Pre-Deployment Checklist

Infrastructure

  • Provider private network enabled; DATABASE_URL and REDIS_URL use private IPs
  • Data node has zero open inbound ports
  • App node firewall: ufw default deny incoming (Cloudflare Tunnel handles inbound)
  • Cloudflare Tunnel running and routing api.yourdomain.com to localhost:3001
  • TLS active on the backend domain (via Cloudflare Zero Trust Tunnel)

Secrets

  • KEY and SECRET are freshly generated (not reused from staging)
  • ADMIN_PASSWORD is changed from the default admin123
  • Redis password set and included in REDIS_URL
  • LOG_LEVEL is info, not debug

Application

  • CORS_ORIGIN matches the Cloudflare Pages domain exactly
  • EXPO_PUBLIC_API_URL set in Cloudflare Pages environment variables before the first build
  • frontend/public/_redirects file exists with /* /index.html 200
  • HTTP security headers middleware added to Hono
  • Session cookie has Secure, HttpOnly, SameSite=Strict
  • pnpm audit --audit-level=high passes with no findings

Operations

  • scripts/backup-to-r2.sh deployed to data node and cron job set for 02:00 daily
  • rclone configured with r2-primary and r2-backup remotes
  • Backup bucket created in Cloudflare R2 dashboard
  • Script tested manually before relying on cron
  • Backup restore tested against a local Postgres instance
  • Uptime alert configured in Cloudflare Health Checks
  • Log drain connected (Logtail, Grafana Cloud, etc.)
  • Unattended upgrades enabled on both nodes
  • Migrations have been run on the production database

Automated Backups to R2

The script scripts/backup-to-r2.sh runs on the data node and handles both jobs:

Job Schedule Destination Retention
PostgreSQL dump (gzip) Daily at 02:00 r2-backup:coaching-app-backups/db/ 30 days
Asset sync (incremental) Daily at 02:00 r2-backup:coaching-app-assets-backup All time

Assets are already stored in R2. The incremental sync copies the primary asset bucket to a separate backup bucket using rclone sync — only changed/new objects are transferred.
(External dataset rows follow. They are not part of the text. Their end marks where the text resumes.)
===== src/rtl/trng_pkg.sv =====
// rtl/trng_pkg.sv - shared types, parameter defaults and width helper for the TRNG sampler
`ifndef LOG_NUM_OF_RO
`define LOG_NUM_OF_RO 2
`endif

package trng_pkg;

    typedef enum logic [2:0] {
        ST_IDLE,
        ST_WARMUP,
        ST_FLUSH,
        ST_COLLECT,
        ST_HOLD,
        ST_FAIL
    } trng_state_e;

    localparam int DEF_WORD_WIDTH    = 32;
    localparam int DEF_WARMUP_CYCLES = 1024;
    localparam int DEF_PIPE_LAT      = `LOG_NUM_OF_RO + 1;
    localparam int DEF_SAMPLE_DIV    = 4;
    localparam int DEF_REP_LIMIT     = 16;

    // Bits needed to hold 0..max_val; never narrower than one bit.
    function automatic int cnt_width(input int max_val);
        return (max_val < 1) ? 1 : $clog2(max_val + 1);
    endfunction

endpackage


===== src/rtl/trng_health_rct.sv =====
// rtl/trng_health_rct.sv - repetition-count health test over decimated raw samples
module trng_health_rct
    import trng_pkg::*;
#(
    parameter int REP_LIMIT = DEF_REP_LIMIT
) (
    input  logic clock_i,
    input  logic reset_i,
    input  logic clear_i,
    input  logic sample_en_i,
    input  logic bit_i,
    output logic fail_o
);

    localparam int RUN_W = cnt_width(REP_LIMIT);
    localparam logic [RUN_W-1:0] RUN_LIMIT = RUN_W'(REP_LIMIT);
    localparam logic [RUN_W-1:0] RUN_ONE   = RUN_W'(1);

    logic [RUN_W-1:0] run_q, run_d;
    logic             prev_q, prev_d;
    logic             seen_q, seen_d;

    always_ff @(posedge clock_i) begin
        if (reset_i) begin
            run_q  <= '0;
            prev_q <= 1'b0;
            seen_q <= 1'b0;
        end else begin
            run_q  <= run_d;
            prev_q <= prev_d;
            seen_q <= seen_d;
        end
    end

    // fail_o is combinational so the controller can leave on the offending tick itself.
    always_comb begin
        run_d  = run_q;
        prev_d = prev_q;
        seen_d = seen_q;
        fail_o = 1'b0;
        if (clear_i) begin
            run_d  = '0;
            seen_d = 1'b0;
        end else if (sample_en_i) begin
            prev_d = bit_i;
            seen_d = 1'b1;
            if (!seen_q || (bit_i != prev_q)) begin
                run_d = RUN_ONE;
            end else if (run_q != RUN_LIMIT) begin
                run_d = run_q + RUN_ONE;
            end
            fail_o = (run_d == RUN_LIMIT);
        end
    end

endmodule


===== src/rtl/trng_sampler_ctrl.sv =====
// rtl/trng_sampler_ctrl.sv - RO enable sequencing, decimation into words, health gating and word handshake
module trng_sampler_ctrl
    import trng_pkg::*;
#(
    parameter int WORD_WIDTH    = DEF_WORD_WIDTH,
    parameter int WARMUP_CYCLES = DEF_WARMUP_CYCLES,
    parameter int PIPE_LAT      = DEF_PIPE_LAT,
    parameter int SAMPLE_DIV    = DEF_SAMPLE_DIV,
    parameter int REP_LIMIT     = DEF_REP_LIMIT
) (
    input  logic                  clock_i,
    input  logic                  reset_i,
    input  logic                  start_i,
    input  logic                  stop_i,
    input  logic                  fail_clear_i,
    input  logic                  raw_bit_i,
    output logic                  ro_enable_o,
    output logic [WORD_WIDTH-1:0] word_data_o,
    output logic                  word_valid_o,
    input  logic                  word_ready_i,
    output logic                  busy_o,
    output logic                  health_fail_o
);

    localparam int CYC_MAX = (WARMUP_CYCLES > PIPE_LAT) ? WARMUP_CYCLES - 1 : PIPE_LAT - 1;
    localparam int CYC_W   = cnt_width(CYC_MAX);
    localparam int DIV_W   = cnt_width(SAMPLE_DIV - 1);
    localparam int SMP_W   = cnt_width(WORD_WIDTH - 1);

    localparam logic [CYC_W-1:0] WARM_LAST  = CYC_W'(WARMUP_CYCLES - 1);
    localparam logic [CYC_W-1:0] FLUSH_LAST = CYC_W'(PIPE_LAT - 1);
    localparam logic [DIV_W-1:0] DIV_LAST   = DIV_W'(SAMPLE_DIV - 1);
    localparam logic [SMP_W-1:0] SMP_LAST   = SMP_W'(WORD_WIDTH - 1);

    trng_state_e           state_q, state_d;
    logic [CYC_W-1:0]      cyc_q, cyc_d;
    logic [DIV_W-1:0]      div_q, div_d;
    logic [SMP_W-1:0]      smp_q, smp_d;
    logic [WORD_WIDTH-1:0] shreg_q, shreg_d;
    logic [WORD_WIDTH-1:0] word_q, word_d;
    logic                  stop_pend_q, stop_pend_d;
    logic                  ro_en_q, ro_en_d;
    logic                  valid_q, valid_d;
    logic                  busy_q, busy_d;
    logic                  fail_q, fail_d;

    logic tick;
    logic sample_en;
    logic rct_clear;
    logic rct_fail;
    logic handshake;

    assign tick      = (div_q == DIV_LAST);
    assign sample_en = (state_q == ST_COLLECT) && tick && !stop_i;
    assign rct_clear = (state_q == ST_FLUSH) && (cyc_q == FLUSH_LAST) && !stop_i;
    assign handshake = (state_q == ST_HOLD) && valid_q && word_ready_i;

    trng_health_rct #(
        .REP_LIMIT (REP_LIMIT)
    ) u_rct (
        .clock_i     (clock_i),
        .reset_i     (reset_i),
        .clear_i     (rct_clear),
        .sample_en_i (sample_en),
        .bit_i       (raw_bit_i),
        .fail_o      (rct_fail)
    );

    always_ff @(posedge clock_i) begin
        if (reset_i) begin
            state_q     <= ST_IDLE;
            cyc_q       <= '0;
            div_q       <= '0;
            smp_q       <= '0;
            shreg_q     <= '0;
            word_q      <= '0;
            stop_pend_q <= 1'b0;
            ro_en_q     <= 1'b0;
            valid_q     <= 1'b0;
            busy_q      <= 1'b0;
            fail_q      <= 1'b0;
        end else begin
            state_q     <= state_d;
            cyc_q       <= cyc_d;
            div_q       <= div_d;
            smp_q       <= smp_d;
            shreg_q     <= shreg_d;
            word_q      <= word_d;
            stop_pend_q <= stop_pend_d;
            ro_en_q     <= ro_en_d;
            valid_q     <= valid_d;
            busy_q      <= busy_d;
            fail_q      <= fail_d;
        end
    end

    always_comb begin
        state_d     = state_q;
        cyc_d       = cyc_q;
        div_d       = div_q;
        smp_d       = smp_q;
        shreg_d     = shreg_q;
        word_d      = word_q;
        stop_pend_d = stop_pend_q;
        unique case (state_q)
            ST_IDLE: begin
                stop_pend_d = 1'b0;
                if (start_i && !stop_i) begin
                    state_d = ST_WARMUP;
                    cyc_d   = '0;
                end
            end
            ST_WARMUP: begin
                if (stop_i) begin
                    state_d = ST_IDLE;
                end else if (cyc_q == WARM_LAST) begin
                    state_d = ST_FLUSH;
                    cyc_d   = '0;
                end else begin
                    cyc_d = cyc_q + 1'b1;
                end
            end
            ST_FLUSH: begin
                if (stop_i) begin
                    state_d = ST_IDLE;
                end else if (cyc_q == FLUSH_LAST) begin
                    state_d = ST_COLLECT;
                    cyc_d   = '0;
                    div_d   = '0;
                    smp_d   = '0;
                end else begin
                    cyc_d = cyc_q + 1'b1;
                end
            end
            ST_COLLECT: begin
                if (stop_i) begin
                    state_d = ST_IDLE;
                end else if (!tick) begin
                    div_d = div_q + 1'b1;
                end else begin
                    div_d   = '0;
                    shreg_d = {shreg_q[WORD_WIDTH-2:0], raw_bit_i};
                    // A failing sample outranks completing the word it would finish.
                    if (rct_fail) begin
                        state_d = ST_FAIL;
                    end else if (smp_q == SMP_LAST) begin
                        state_d = ST_HOLD;
                        smp_d   = '0;
                        word_d  = shreg_d;
                    end else begin
                        smp_d = smp_q + 1'b1;
                    end
                end
            end
            ST_HOLD: begin
                if (stop_i) begin
                    stop_pend_d = 1'b1;
                end
                if (handshake) begin
                    if (stop_pend_q || stop_i) begin
                        state_d     = ST_IDLE;
                        stop_pend_d = 1'b0;
                    end else begin
                        state_d = ST_COLLECT;
                        div_d   = '0;
                        smp_d   = '0;
                    end
                end
            end
            ST_FAIL: begin
                if (fail_clear_i) begin
                    state_d = ST_IDLE;
                end
            end
            default: begin
                state_d = ST_IDLE;
            end
        endcase
    end

    always_comb begin
        ro_en_d = 1'b0;
        valid_d = 1'b0;
        busy_d  = 1'b0;
        fail_d  = 1'b0;
        unique case (state_d)
            ST_WARMUP, ST_FLUSH, ST_COLLECT: begin
                ro_en_d = 1'b1;
                busy_d  = 1'b1;
            end
            ST_HOLD: begin
                ro_en_d = 1'b1;
                busy_d  = 1'b1;
                valid_d = 1'b1;
            end
            ST_FAIL: begin
                fail_d = 1'b1;
            end
            default: begin
                ro_en_d = 1'b0;
            end
        endcase
    end

    assign ro_enable_o   = ro_en_q;
    assign word_data_o   = word_q;
    assign word_valid_o  = valid_q;
    assign busy_o        = busy_q;
    assign health_fail_o = fail_q;

endmodule

===== config.mk =====
export PLATFORM = sky130hd
export DESIGN_NAME = trng_sampler_ctrl
export DESIGN_NICKNAME = d
export VERILOG_FILES = /design/src/rtl/trng_pkg.sv /design/src/rtl/trng_health_rct.sv /design/src/rtl/trng_sampler_ctrl.sv
export SDC_FILE = /design/constraint.sdc
export NUM_CORES = 1
export LEC_CHECK = 0
export BUFFER_PORTS_ARGS = -buffer_cell sky130_fd_sc_hd__buf_4
export CAP_MARGIN = 30
export CORE_ASPECT_RATIO = 1.4
export CORE_UTILIZATION = 52
export CTS_CLUSTER_SIZE = 12
export DETAILED_ROUTE_END_ITERATION = 8
export PLACE_DENSITY_LB_ADDON = 0.12
export SLEW_MARGIN = 10
export SYNTH_ARGS = -nofsm -noshare
export SYNTH_HDL_FRONTEND = slang
export SYNTH_SLANG_ARGS = --single-unit

===== constraint.sdc =====
create_clock -name clock_i -period 2.21 [get_ports clock_i]
set_input_delay 0.221 -clock clock_i [delete_from_list [all_inputs] [get_ports clock_i]]
set_output_delay 0.221 -clock clock_i [all_outputs]
set_load 0.01 [all_outputs]

# == After elaboration in Yosys (flattened, before gate mapping) ==
# Cells that the tools add are included.
# classes
n_addsub,4
n_eq_ne,26
muxes,48
bitwise_logic,3
n_reduce_logical,23
# op_table
operator,count
$mux 5,12
$mux 10,5
$mux 3,11
$pmux 10 s3,1
$pmux 3 s6,1
$ne 2x2->1 const B,8
$pmux 5 s3,1
$mux 2,7
$eq 3x2->1 const B,4
$eq 3x3->1 const B,4
$add 10x1->10 const B,1
$add 5x1->5 const B,2
$eq 10x10->1 const B,1
$eq 10x2->1 const B,1
$eq 5x5->1 const B,2
$mux 1,8
$reduce_and 8->1,1
$logic_and 1x1->1,7
$eq 3x1->1 const B,2
$pmux 2 s3,1
$reduce_and 6->1,1
$reduce_bool 3->1,2
$ne 5x5->1 const B,1
$reduce_and 5->1,1
other kinds (15),19
# totals
ff_bits,94
in_bits,7
output_inout_bits,36
elab_cells,117

# == Longest topological paths before layout ==
# logic_depth
ltp_word,15
ltp_mapped,10
ltp_nobuf,8

# == Cells and area by module ==
# Synthesis repeated with hierarchy kept, for this count alone.
# unflattened
hier_cells,506
area_unflattened_um2,4080.2
# modules_own_cells
module,instances,cells_each,area_each_um2,seq_area_each_um2
trng_sampler_ctrl,1,446,3570.9,1741.7
trng_health_rct,1,60,509.2,140.1

# == Worst setup path after synthesis ==
# Ideal clock, no wire load.
# synth_timing
path_kind,register to register
from,register u_rct.run_q[0]
to,"register word_q[10], in the netlist word_data_o[10]"
setup_time_ps,128
arrival_ps,1957
required_ps,2082
path_slack_ps,126
stages_incl_launch_ff,10
n_path_buf,2
synth_period_minus_slack_ps,2084
cell_sequence,dfxtp_1 ha_1 nand3_1 xor2_1 or3_4 o21bai_4 buf_6 buf_12 mux2i_1 nor2_1
# synth_between
elab_chain_cells,10
word_cells_on_any_way,11
classes_between,1 x add/sub; 2 x eq/ne; 6 x mux; 1 x bitwise; 1 x reduce/logical
# synth_rtl
item,line_no,text
start: declaration,trng_health_rct.sv:19,"logic [RUN_W-1:0] run_q, run_d;"
start signal: assignment,trng_health_rct.sv:29,run_q <= run_d;
$add 5x1->5 / $ne 5x5->1 (equally long branches),"trng_health_rct.sv:50, trng_health_rct.sv:49",
$mux 5 (*),trng_health_rct.sv:49,end else if (run_q != RUN_LIMIT) begin
$mux 5 (*),trng_health_rct.sv:47,if (!seen_q || (bit_i != prev_q)) begin
$mux 5 (*),trng_health_rct.sv:44,end else if (sample_en_i) begin
$mux 5 (*),trng_health_rct.sv:41,if (clear_i) begin
$eq 5x5->1 (*),trng_health_rct.sv:52,fail_o = (run_d == RUN_LIMIT);
$mux 1 (*),trng_health_rct.sv:44,
$mux 1 (*),trng_health_rct.sv:41,
$not 1->1 (no source line) (*),-,
$reduce_and 5->1 (no source line) (*),-,
end signal: assignment,trng_sampler_ctrl.sv:88,word_q <= word_d;
end: declaration,trng_sampler_ctrl.sv:40,"logic [WORD_WIDTH-1:0] word_q, word_d;"
# Mark *: on every way between the ends. The rest lies on a longest branch, timed or not. The select of a mux whose other input is x is not followed.
# A chain may end at the register's enable or synchronous reset.

# == Worst setup path in the final report ==
# layout_timing
from,register u_rct.run_q[1]
to,"register word_q[16], in the netlist word_data_o[16]"
# The elaborated chain is that of the path after synthesis.

==> results.md <==
- Post-Place Cells: 590
- Highest-count cells in the layout ignoring fill and taps: 91 x dfxtp_1, 85 x nand2_1, 58 x nor2_1
- Total grt overflow: 0
- Hold Startpoint: raw_bit_i
- Final HPWL DP: 5.41 mm
- Setup TNS: 0 ns
- Hold Path Stages: 3
- CTS tree: done
- Final setup violation count: 0
- Final WS setup: ~0.12 ns
- N_diodes: 0
- Vias in the first global route: 3,088
- Layout cells sized above 1: between 10% and 20%
- Startpoint class of the critical path: flip-flop
- Number of iterations in the first detailed-routing pass: 4
- CTS buffer count: 9
- Most common cell after layout, fill and taps aside: dfxtp_1
- Fin. Hold Viols: 0
- H-tree Lvls: 3
- Sequential element share of the synthesized area: 46.4%
- Final Power: 2.93 mW
- Layout net count: roughly 520
- Library cells used by synthesis: 52
- First-pass GRT wire length: 13.6 mm
- Global-route usage over all layers: between 20% and 30%
- DP Worst Slack: 0.0456 ns
- Req. time, crit path: 2.44 ns
- Worst reg2reg endpoint: word_data_o[16]$_SDFFE_PP0P_
- Setup Skew: 0.00633 ns
- R2R Path Start: u_rct.run_q[1]$_SDFFE_PP0P_
- Yosys Warn Count: 0
- Clock transition at path regs: 0.09 ns
- RD Place Congestion: 0.896
- P_leak: 1.96 nW
- Max-slew headroom: 60.8%
- Period utilization: 94.5%
- Drt total wl: 8.17 mm
- Top_reg_cell synth: dfxtp_1
- Flops & latches, synth: 94
- Synth area leaders: dfxtp_1 46%, mux2i_1 8.4%, nand2_1 7.9%
- Clock buffer depth: 2
- Full die area: between 8000 and 9000 um2
- Area leader, netlist: dfxtp_1
- Maximum clock rate: 0.479 GHz
- Vias/cell: ~5.4
- CP Capture Type: flip-flop
- Post-CTS Hold Fix Bufs: 0
- Finished Layout Cells: 610
- CTS root buf: clkbuf_8
- PortBufs: 42
- Top cell type's share of synthesized area: between 40% and 50%
- Clk_lat worst skew: 0.36 ns
- Fillers: 652
- Synth Cell Area: approximately 4100 um2
- Post-route ant nets: 0
- Core ar.: 7450 um2
- Run status: complete, no violations
- CP max FO: 14
- Average wire per standard cell: 13.4 um
- Die Y: roughly 110 um
- Via Count: 3,280
- Sink Count: 94
- Tightest Pin Transition: 0.588 ns
- Largest net degree at the start of global routing: 61
- Area delta synth->final: 16.7%
- Post-synth EDFFs: 0
- WS Path Type: flip-flop to flip-flop
- # DRC: 0
- P per Cell Area: 618 nW/um2
- Initial antenna violation count: 0
- Initial Util: ~54%
- Synthesized instance count: 465
- R2r setup slk: approximately 0.12 ns
- Asr flop ratio synth: 0%
- Avg Inst Size Synth: 8.73 um2
- DR iter-0 viols: 163
- Worst EP arrival: 2.32 ns
- IO Count: 43
- Max-cap violations: 0
- Synth Net Count: 479
- Min cycle time layout: 2.09 ns
- Die X: 76.7 um
- Hold Path End: word_data_o[0]$_SDFFE_PP0P_
- Hold Crit Class: input pin to flip-flop
- Row count: 37
- VDD IR max: between 0.3 and 0.4 mV
- Reg2Reg Depth: 9
- Max Slew Vio Count: 0
## where the power goes
group          total, mW  internal (mW)  switching (mW)
Combinational     0.0840         0.0296          0.0545
Sequential          1.70           1.69         0.00324
Clock               1.14          0.533           0.611
## what timing repair did
action,CTS,global route
endpoints found under the setup margin,0,32
gates resized for setup,0,8
buffers inserted,0,2
## worst max-delay path, stage by stage (launching register included)
cell and delay (ns):
dfxtp_4 0.39, ha_4 0.15, nand3_1 0.10, xor2_1 0.16
or3_4 0.42, o21bai_4 0.19, buf_12 0.13, clkbuf_16 0.18
mux2i_1 0.19, nor2_1 0.05
## flip-flops by register name (all words and copies together) (netlist names)
| signal | count |
|---|---|
| state_q | 3 |
| smp_q | 5 |
| word_valid_o | 1 |
| word_data_o | 32 |
| health_fail_o | 1 |
| shreg_q | 31 |
| u_rct.seen_q | 1 |
| cyc_q | 10 |
| stop_pend_q | 1 |
| busy_o | 1 |
| div_q | 2 |
| u_rct.prev_q | 1 |
| u_rct.run_q | 5 |
## area by class of cell
class,count,area (um2),area share [%]
inverters,6,22.5,0.475
repair buffers,61,522,11.0
multi-input cells,336,1990,41.9
flip-flops and latches,94,1890,39.9
well taps,97,121,2.56
clock inverters,6,70.1,1.48
clock buffers,10,128,2.69
## synthesized netlist by cell type (2+ instances only)
| master | n |
|---|---|
| dfxtp_1 | 94 |
| nand2_1 | 85 |
| nor2_1 | 58 |
| a21oi_1 | 51 |
| mux2i_1 | 34 |
| clkbuf_1 | 17 |
| nand3_1 | 15 |
| o21ai_0 | 8 |
| ha_1 | 7 |
| buf_2 | 6 |
| inv_1 | 6 |
| nor3_1 | 6 |
| xnor2_1 | 6 |
| a31oi_1 | 5 |
| nand4_1 | 5 |
| and3_1 | 4 |
| nand2b_1 | 4 |
| or3_1 | 4 |
| xor2_1 | 4 |
| a211oi_1 | 3 |
| and2_1 | 3 |
| buf_12 | 3 |
| nor4_1 | 3 |
| or2_1 | 3 |
| buf_6 | 2 |
| nand3b_1 | 2 |
| or2_2 | 2 |
## worst max path at each step
stage | cells past startpoint | startpoint | slack [ns] | endpoint
after floorplan | 9 | u_rct.run_q[0]$_SDFFE_PP0P_ | 0.13 | word_data_o[10]$_SDFFE_PP0P_
after global placement | 8 | u_rct.run_q[1]$_SDFFE_PP0P_ | 0.12 | word_data_o[16]$_SDFFE_PP0P_
after detailed placement | 8 | u_rct.run_q[1]$_SDFFE_PP0P_ | 0.05 | word_data_o[15]$_SDFFE_PP0P_
after CTS | 8 | u_rct.run_q[1]$_SDFFE_PP0P_ | 0.03 | word_data_o[15]$_SDFFE_PP0P_
after global routing | 10 | u_rct.run_q[0]$_SDFFE_PP0P_ | -0.01 | word_data_o[6]$_SDFFE_PP0P_
final | 9 | u_rct.run_q[1]$_SDFFE_PP0P_ | 0.12 | word_data_o[16]$_SDFFE_PP0P_
## per-layer routing
layer	track usage, %	up-vias	share of wire, %
li1	-	1664	-
met1	22.9	1534	42
met2	36.5	70	53
met3	4.98	12	3.1
met4	12.1	0	1.9
met5	0	-	0
## metrics by stage
stage / hold slack (ns) / utilization, % / area (um2)
final: 0.128 / 63.6 / 4740
after global routing: 0.132 / 63.6 / 4740
after CTS: 0.108 / 62.2 / 4630
after detailed placement: 0.451 / 59.5 / 4440
after global placement: 0.442 / 59.5 / 4440
after floorplan: 0.365 / - / 4060
## cells by family (layout without fill, tap and decap cells)
| family | Yosys count | in the layout | share of synthesized area [%] |
|---|---|---|---|
| XOR/XNOR | 10 | 10 | 2.16 |
| AND/OR/NAND/NOR | 202 | 202 | 22.5 |
| buffers and inverters | 35 | 83 | 5.09 |
| AO/OA/AOI/OAI | 83 | 83 | 13.4 |
| adder cells (fa/ha/maj) | 7 | 7 | 2.16 |
| flip-flops | 94 | 94 | 46.4 |
| multiplexers | 34 | 34 | 8.39 |
(Power assumes the default switching activity.)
1. Install rclone on the data node

apt install rclone

2. Configure two rclone R2 remotes

Run rclone config and create two remotes:

Remote name Bucket Purpose
r2-primary coaching-app Source — your production asset bucket
r2-backup (any) Destination — a separate R2 bucket for backups

For each remote, choose S3 provider → Cloudflare R2, then enter your R2 access key, secret, and endpoint:

Provider: S3
env_auth: false
access_key_id: <R2_ACCESS_KEY>
secret_access_key: <R2_SECRET_KEY>
endpoint: https://<account-id>.r2.cloudflarestorage.com

Create the backup bucket in the Cloudflare R2 dashboard before running the script.

3. Deploy the script

# Copy to the data node
scp scripts/backup-to-r2.sh <data-node>:/opt/scripts/backup-to-r2.sh
ssh <data-node> chmod +x /opt/scripts/backup-to-r2.sh

# Test manually first
ssh <data-node> /opt/scripts/backup-to-r2.sh

4. Set up the cron job

# On the data node
crontab -e

Add:

0 2 * * * /opt/scripts/backup-to-r2.sh >> /var/log/backup-to-r2.log 2>&1

Restore from backup

# List available DB backups
rclone ls r2-backup:coaching-app-backups/db/

# Download and restore
rclone copy r2-backup:coaching-app-backups/db/coaching-app-20260421-020000.dump.gz ./
gunzip coaching-app-20260421-020000.dump.gz
ssh dokku@<data-node> postgres:import coaching-app-db < coaching-app-20260421-020000.dump

Test your restores

Run a restore to a local Postgres instance periodically. An untested backup is not a backup.